Additionally, what would be nice to have is:
- A counter for the SILInliner and RLE to make sure they stay linear once they are fixed.
- A validation test à la "validation-test/Sema/type_checker_perf/slow" that checks that compilation time for a, say, 10.000 array stays below one second. You may want to have a look at this diagram: Swift Compile Performance Bugs - Google Sheets
- Change the Linux releases to no-assertions like XCode until SILVerifier is fixed.
To put everything in context I did a little survey on the most used languages according to the TIOBE index (excluding SQL). Here are my results with a 50.000 element array. "No problem" means compilation time is less than a second and execution time for printing one random element is less than a second.

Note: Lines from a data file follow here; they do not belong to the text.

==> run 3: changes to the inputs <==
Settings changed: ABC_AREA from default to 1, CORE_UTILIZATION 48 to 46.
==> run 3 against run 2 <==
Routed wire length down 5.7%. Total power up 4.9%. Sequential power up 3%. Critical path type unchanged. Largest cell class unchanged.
==> src/rtl/core/grff_ram.sv <==
// Generic single-write, single-read synchronous RAM with registered read data.
`timescale 1ns / 1ps
module grff_ram #(
   parameter int WIDTH = 1,
   parameter int DEPTH = 64
) (
   input  logic                     clock,
   input  logic                     wr_en,
   input  logic [$clog2(DEPTH)-1:0] wr_addr,
   input  logic [WIDTH-1:0]         wr_data,
   input  logic                     rd_en,
   input  logic [$clog2(DEPTH)-1:0] rd_addr,
   output logic [WIDTH-1:0]         rd_data
);

   logic [WIDTH-1:0] mem [DEPTH];

   always_ff @(posedge clock) begin
      if (wr_en) begin
         mem[wr_addr] <= wr_data;
      end
      if (rd_en) begin
         rd_data <= mem[rd_addr];
      end
   end

endmodule

==> config.mk <==
export PLATFORM = sky130hd
export DESIGN_NAME = grff_ram
export DESIGN_NICKNAME = d
export VERILOG_FILES = /design/src/rtl/core/grff_ram.sv
export SDC_FILE = /design/constraint.sdc
export NUM_CORES = 1
export LEC_CHECK = 0
export BUFFER_PORTS_ARGS = -buffer_cell sky130_fd_sc_hd__buf_4
export CORE_UTILIZATION = 37
export CTS_CLUSTER_DIAMETER = 40
export DETAILED_ROUTE_END_ITERATION = 6
export PLACE_DENSITY = 0.64
export SYNTH_ARGS = -nofsm -noshare
export SYNTH_HDL_FRONTEND = slang
export SYNTH_SLANG_ARGS = --single-unit
==> constraint.sdc <==
create_clock -name clock -period 2.1 [get_ports clock]
set_input_delay 0.21 -clock clock [delete_from_list [all_inputs] [get_ports clock]]
set_output_delay 0.21 -clock clock [all_outputs]
set_load 0.05 [all_outputs]
=== Word level (Yosys, flattened, before mapping) ===
Memory sizes are Yosys's and may differ from the RTL's. A register that Yosys moved wholly into a read port is not among the register bits.
Index checks and enable logic that the tools add are counted.

* Input port bits: 16
* Memories: 1
* Latch bits: 0
* Bits in writable memories: 64
* Output and inout bits: 1
* Register bits: 0
* Bits in read-only memories: 0

{| class="wikitable"
|+ Memory list
! memory !! words !! width !! rd ports !! clocked after memory_dff !! write ports !! line !! source
|-
| mem || 64 || 1 || 1 || 1 || 1 || 16 || <nowiki>logic [WIDTH-1:0] mem [DEPTH];</nowiki>
|}

* Shift operators: 0
* Bitwise gates (word level): 0
* Order comparisons: 0
* Add/subtract/negate cells: 0
* Muxes and demuxes: 2
* Eq/ne operators: 0
* Multipliers: 0
* Div/mod/pow operators: 0
* Reductions and logical operators: 0

{| class="wikitable"
|+ Operators with widths
! kind !! count
|-
| 1-bit 2-to-1 mux || 2
|}

=== Depth between registers and ports, before layout ===
Gate-level depths: netlist of the first run.

* Depth after elaboration: 2
* Gate-level depth with buffers: 6
* Mapped depth without buffers: 4

=== Worst setup path before layout of the first run ===
Ideal clock, no wire load.

* Kind: reg-to-reg
* Start point: memory mem[3]
* End point: register rd_data (read register of mem), data pin
* Library setup time: 257 ps
* Stages on the path, launching flop included: 5
* Clock period less this slack: 1894 ps
* Arrival time: 1637 ps
* Buffers on the path: 0
* Path slack: 206 ps
* Cell sequence: edfxtp_1 -> mux4_1 -> mux4_2 -> or2_0 -> a32o_1

{| class="wikitable"
|+ RTL lines
! what !! line !! source
|-
| start: declaration || 16 ||
|-
| end: declaration || 13 || <nowiki>output logic [WIDTH-1:0] rd_data</nowiki>
|}

==> flow_metrics.env, run 1 <==
export IMPL_status="complete, but fails checks"
export IMPL_violations="DRC"
export IMPL_stdcell_count=328
export IMPL_dp_cells=312
export IMPL_track_usage_pct=15.64
export IMPL_grt_pass1_vias=1754
export IMPL_ys_types=24
export IMPL_drive_gt1_share_pct=17.70
export IMPL_syn_cell_area_mm2=0.002924
export IMPL_dr_total_vias=1691
export IMPL_wire_per_inst_um=18.23
export IMPL_power_uw=2612
export IMPL_grt_overflow_total=0
export IMPL_design_core_area_mm2=0.007687
export IMPL_synth_seq_area_share_pct=66.75
export IMPL_drt_first_pass_iters=6
export IMPL_synthTopCellsByArea="edfxtp_1 (67%), nor2_1 (8.6%), mux4_2 (7.7%), mux4_1 (6.3%), nand3_1 (1.5%)"
export IMPL_antenna_found_initial=0
export IMPL_avgSynthCellArea_um2=14.33
export IMPL_antenna_cells=0
export IMPL_synth_common_cells="nor2_1 (67), edfxtp_1 (65), clkbuf_1 (10), mux4_2 (10), nand3_1 (9)"
export IMPL_cts_tree="built"
export IMPL_clk_latency_ns=0.34
export IMPL_drv_slew=0
export IMPL_nNetsFinal=237
export IMPL_grt_max_degree=65
export IMPL_synth_top_flop_cell="edfxtp_1"
export IMPL_clk_pin_slew_ns=0.07
export IMPL_synth_top_area_share_pct=66.75
export IMPL_fill_cells=727
export IMPL_cp_slowest_cell="mux4_1"
export IMPL_path_cells="mux4_1, mux4_2, or2_0, a32o_1"
export IMPL_end_kind="register"
export IMPL_path_max_fanout=1
export IMPL_dieArea_mm2=0.008262
export IMPL_cts_repair_resized=0
export IMPL_p_per_area_mw_per_mm2=789.0
export IMPL_synth_net_count=220
export IMPL_hold_path_class="primary input to register"
export IMPL_fp_dieH_um=90.90
export IMPL_use_met2_pct=24.81
export IMPL_timing_final_hold_violations=0
export IMPL_io_pins=17
export IMPL_final_min_clock_period_ns=1.998
export IMPL_vias_per_cell=5.155
export IMPL_numCtsBuffers=9
export IMPL_place_congestion=0.7336
export IMPL_ys_seq_elements=65
export IMPL_final_util_pct=43.07
export IMPL_met1_usage_pct=19.11
export IMPL_syn_inst=204
export IMPL_syn_to_final_growth_pct=13.22
export IMPL_use_met3_pct=4.040
export IMPL_tightest_slew_ns=0.5683
export IMPL_clock_sinks=65
export IMPL_period_share_pct=95.13
export IMPL_worstSetupPathType="register to register"
export IMPL_die_w_um=90.90
export IMPL_cts_root_buf="clkbuf_8"
export IMPL_final_antenna_net_count=0
export IMPL_ir_drop_mv=0.2996
export IMPL_fmax_ghz=0.5006
export IMPL_totalWireLength_um=5981
export IMPL_io_buffers=16
export IMPL_critPathMaxStageDelay_ns=0.51
export IMPL_power_leakage_uw=0.001027
export IMPL_yosysTopAreaCell="edfxtp_1"
export IMPL_setup_viol=0
export IMPL_post_synth_top_count_cell="nor2_1"
export IMPL_grt_pass1_wl_um=9252
export IMPL_clockBufferDepth=2
export IMPL_dp_final_hpwl_um=3791
export IMPL_dp_slack_ns=0.06669
export IMPL_hold_buffers=0
export IMPL_async_flop_share_pct=0
export IMPL_synth_edff_count=65
export IMPL_fin_skew_ns=0.004085
export IMPL_h_tree_depth=3
export IMPL_drcViolationCount=2
export IMPL_num_rows=32
export IMPL_start_util_pct=38.04
export IMPL_postCtsSetupRepairBufs=0
export IMPL_grt_setup_unrepaired="false"
export IMPL_critPathLaunchType="register"
export IMPL_critPathRequiredTime_ns=2.20
export IMPL_worstPathArrival_ns=2.10
export IMPL_setup_slack_ns=0.1023
export IMPL_max_slew_margin_pct=62.11
export IMPL_drt_iter0_markers=121
export IMPL_yosys_warnings=0
export IMPL_setup_tns_ns=0
export IMPL_grt_busiest_layer="met2"
export IMPL_max_cap_viol_count=0
[stage by stage]
step / cell area (µm²) / hold slack [ns]
finish: 3311 / 0.06313
global route: 3311 / 0.04967
CTS: 3311 / 0.05332
detailed placement: 3133 / 0.4113
global placement: 3133 / 0.4151
floorplan: 2924 / 0.3089
[cell type report]
class                      instances  area [µm²]  share of cell area [%]
clock inverter                     5       46.29                   1.398
sequential                        65        1952                   58.96
timing repair buffer              18       135.1                   4.082
clock buffer                      11       131.4                   3.968
multi-input combinational        127       918.4                   27.74
tap                              102       127.6                   3.855
[worst max-delay path: cells and delay by family, from the launching register on]
kind | cells | cell delay (ns)
AOI/OAI and AO/OA | 1 | 0.20
DFF | 1 | 0.38
and+or+nand+nor | 1 | 0.21
muxes | 2 | 0.97
[state kept, by name, indices dropped and copies added (netlist names)]
name	count
mem	64
rd_data	1
[final timing paths]
kind,from,end,slack (ns),cells past startpoint
worst min register to register,mem[40]$_DFFE_PP_,rd_data$_DFFE_PP_,0.97,4
worst min-delay path,rd_en,rd_data$_DFFE_PP_,0.06,1
worst max-delay path,mem[5]$_DFFE_PP_,rd_data$_DFFE_PP_,0.10,4
worst max register to register,mem[5]$_DFFE_PP_,rd_data$_DFFE_PP_,0.10,4
[layer usage]
layer / wire length (µm) / up-vias / share of wire (%)
met4: 213 / 0 / 3.6
met3: 258 / 15 / 4.3
met1: 2512 / 828 / 42
li1: - / 803 / -
met5: 0 / - / 0
met2: 2997 / 45 / 50
[kinds of logic after synthesis]
group,share of synthesized area [%]
AO/OA/AOI/OAI,1.583
buffers and inverters,1.840
AND/OR/NAND/NOR,15.83
flip-flops,66.75
multiplexers,13.99
[power breakdown]
group	internal, µW	switching, µW	total [µW]	leakage (µW)
sequential	1440	2.30	1440	0.000586
combinational	73.2	112	185	0.000352
clock	535	452	987	0.0000898
[layout by cell type, fill, tap and decap left out, drive strengths merged, types with 3 or more instances in the layout]
| cell type | instances |
|---|---|
| nand4 | 3 |
| mux4 | 17 |
| nand3 | 9 |
| clkinv | 4 |
| buf | 18 |
| edfxtp | 65 |
| nor2 | 67 |
| nor2b | 5 |
| nand3b | 4 |
| nand2 | 7 |
| clkbuf | 11 |
Power figures use the tool's default switching activity.
==> run 2: changes to the inputs <==
--- a/config.mk
+++ b/config.mk
@@ -6,10 +6,12 @@
 export NUM_CORES = 1
 export LEC_CHECK = 0
 export BUFFER_PORTS_ARGS = -buffer_cell sky130_fd_sc_hd__buf_4
+export CELL_PAD_IN_SITES_DETAIL_PLACEMENT = 0
+export CELL_PAD_IN_SITES_GLOBAL_PLACEMENT = 1
 export CORE_UTILIZATION = 37
 export CTS_CLUSTER_DIAMETER = 40
 export DETAILED_ROUTE_END_ITERATION = 6
-export PLACE_DENSITY = 0.64
+export PLACE_DENSITY = 0.72
 export SYNTH_ARGS = -nofsm -noshare
 export SYNTH_HDL_FRONTEND = slang
 export SYNTH_SLANG_ARGS = --single-unit
==> run 2 against run 1 <==
Compared with the run above:
- the flow now finishes without violations
- critical path type unchanged
- worst hold slack better by 0.015 ns
- global-route usage down 0.11 points
- critical endpoint unchanged
- non-clock buffer count unchanged
- flip-flop and latch count did not move
- clock-buffer cell count down 1
- die area unchanged
- first-iteration DRC count rose by 35%
- register-to-register slack about the same
- sequential share of layout area down 0.38 points
- total power rose by 3.7%
- combinational power is 2% lower
- design area grew 0.64%
==> flow_metrics.env, run 2 (synthesis gave the netlist of run 1 again) <==
export IMPL_status="completed"
export IMPL_dr_total_vias=1674
export IMPL_clock_sinks=65
export IMPL_timing_final_hold_violations=0
export IMPL_critPathMaxStageDelay_ns=0.49
export IMPL_clk_latency_ns=0.33
export IMPL_io_buffers=16
export IMPL_start_util_pct=38.04
export IMPL_cts_root_buf="clkbuf_8"
export IMPL_drv_slew=0
export IMPL_drt_iter0_markers=163
export IMPL_hold_buffers=0
export IMPL_max_cap_viol_count=0
export IMPL_cts_repair_resized=0
export IMPL_power_leakage_uw=0.001036
export IMPL_drt_first_pass_iters=4
export IMPL_critPathBufInv=0
export IMPL_tightest_slew_ns=0.5290
export IMPL_clk_pin_slew_ns=0.07
export IMPL_grt_pass1_vias=1682
export IMPL_grt_overflow_total=0
export IMPL_grt_setup_unrepaired="false"
export IMPL_mostFrequentLayoutCells="nor2_1 (67), edfxtp_1 (65), buf_4 (18)"
export IMPL_design_core_area_mm2=0.007687
export IMPL_io_pins=17
export IMPL_met2_length_um=2819
export IMPL_cts_tree="built"
export IMPL_antenna_cells=0
export IMPL_setup_slack_ns=0.1065
export IMPL_wl_met1_um=2513
export IMPL_critPathLaunchType="register"
export IMPL_multiInputGateArea_um2=918.4
export IMPL_setup_viol=0
export IMPL_setup_tns_ns=0
export IMPL_fin_skew_ns=0.005661
export IMPL_numCtsBuffers=9
export IMPL_wire_per_inst_um=17.55
export IMPL_cp_slowest_cell="mux4_1"
export IMPL_top_layer_used="met4"
export IMPL_crit_family="multiplexers"
export IMPL_syn_to_final_growth_pct=13.95
export IMPL_final_min_clock_period_ns=1.993
export IMPL_path_max_fanout=1
export IMPL_critPathRequiredTime_ns=2.19
export IMPL_ir_drop_mv=0.3841
export IMPL_worstSetupPathType="register to register"
export IMPL_max_slew_margin_pct=64.73
export IMPL_place_congestion=0.7004
export IMPL_worstPathArrival_ns=2.08
export IMPL_period_share_pct=94.93
export IMPL_dieArea_mm2=0.008262
export IMPL_dp_final_hpwl_um=3669
export IMPL_fmax_ghz=0.5016
export IMPL_fill_cells=725
export IMPL_path_cells="mux4_1, mux4_2, or2_0, a32o_1"
export IMPL_num_rows=32
export IMPL_rrSetupSlack_ns=0.11
export IMPL_end_kind="register"
export IMPL_totalWireLength_um=5739
export IMPL_final_common_cell="nor2_1"
export IMPL_postCtsSetupRepairBufs=0
export IMPL_vias_per_cell=5.119
export IMPL_largest_register_ffs=64
export IMPL_die_w_um=90.90
export IMPL_h_tree_depth=3
export IMPL_top_regs="mem (64), rd_data (1)"
export IMPL_final_antenna_net_count=0
export IMPL_max_flop_register="mem"
export IMPL_drcViolationCount=0
export IMPL_clockBufferDepth=2
export IMPL_dr_wl_met3_um=370
export IMPL_dp_slack_ns=0.07569
export IMPL_track_usage_pct=15.52
export IMPL_drive_gt1_share_pct=17.78
export IMPL_hold_path_class="primary input to register"
export IMPL_antenna_found_initial=0
export IMPL_seq_area_mm2=0.001952
export IMPL_fp_dieH_um=90.90
export IMPL_grt_pass1_wl_um=9204
export IMPL_p_per_area_mw_per_mm2=813.1
export IMPL_nNetsFinal=237
export IMPL_grt_max_degree=65
-- run 2: changes by cell type in the layout (fill, tap and decap cells not counted) --
cell | before | now
bufinv_16 | 1 | 2
clkbuf_1 | 2 | 1
clkinv_2 | 1 | 0
-- run 2: report_power, final --
group | total (µW) | switching (µW) | internal (µW)
Sequential | 1440 | 2.36 | 1440
Combinational | 181 | 108 | 73.1
Clock | 1090 | 438 | 650
-- run 2: worst paths after layout --
kind              depth (start not counted)                end               from
setup reg to reg                          4  rd_data$_DFFE_PP_   mem[5]$_DFFE_PP_
hold / removal                            1  rd_data$_DFFE_PP_              rd_en
setup / recovery                          4  rd_data$_DFFE_PP_   mem[5]$_DFFE_PP_
hold reg to reg                           4  rd_data$_DFFE_PP_  mem[42]$_DFFE_PP_
-- run 2: layer usage --
layer	global-route usage, %	vias to the layer above
met5	0	-
met4	6.349	0
met3	5.556	2
met2	23.23	47
met1	20.56	825
li1	-	800
-- run 2: final cells by class --
cell class                 instances  area share [%]
timing repair buffer              18           4.056
clock buffer                      10           3.830
sequential                        65           58.58
tap                              102           3.830
multi-input combinational        127           27.56
clock inverter                     5           2.140
-- run 2: through the flow --
step	utilization [%]	power (µW)	hold slack (ns)	instance area, µm²	cells
3_5_place_dp	40.76	1652	0.4172	3133	312
6_report	43.34	2709	0.07784	3332	327
3_3_place_gp	40.76	1651	0.4115	3133	312
5_1_grt	43.34	2791	0.05510	3332	327
2_1_floorplan	-	1578	0.3089	2924	204
4_1_cts	43.34	2722	0.06519	3332	327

- Java: Doesn't work: "code too large". With workaround*: No problem.
- C: No problem
- C++: No problem
- Python: No problem
- Visual Basic .NET: Compilation slow but works
- C#: No problem
- Javascript: No problem
- PHP: No problem
- Go: No problem
- Objective-C: No problem
*The Java workaround is to split the array into smaller arrays of 8000 elements into different classes.
So Swift right now is the only language that crashes/asserts/is very slow.
If I can help out with stack traces, better bug reports or anything please let me know.
Andreas
P.S.: Without specifying the type (let x = [1, 2, 3, ..., 5000]) compile times are even worse. The main offender is swift::constraints::ConstraintGraph::gatherConstraints.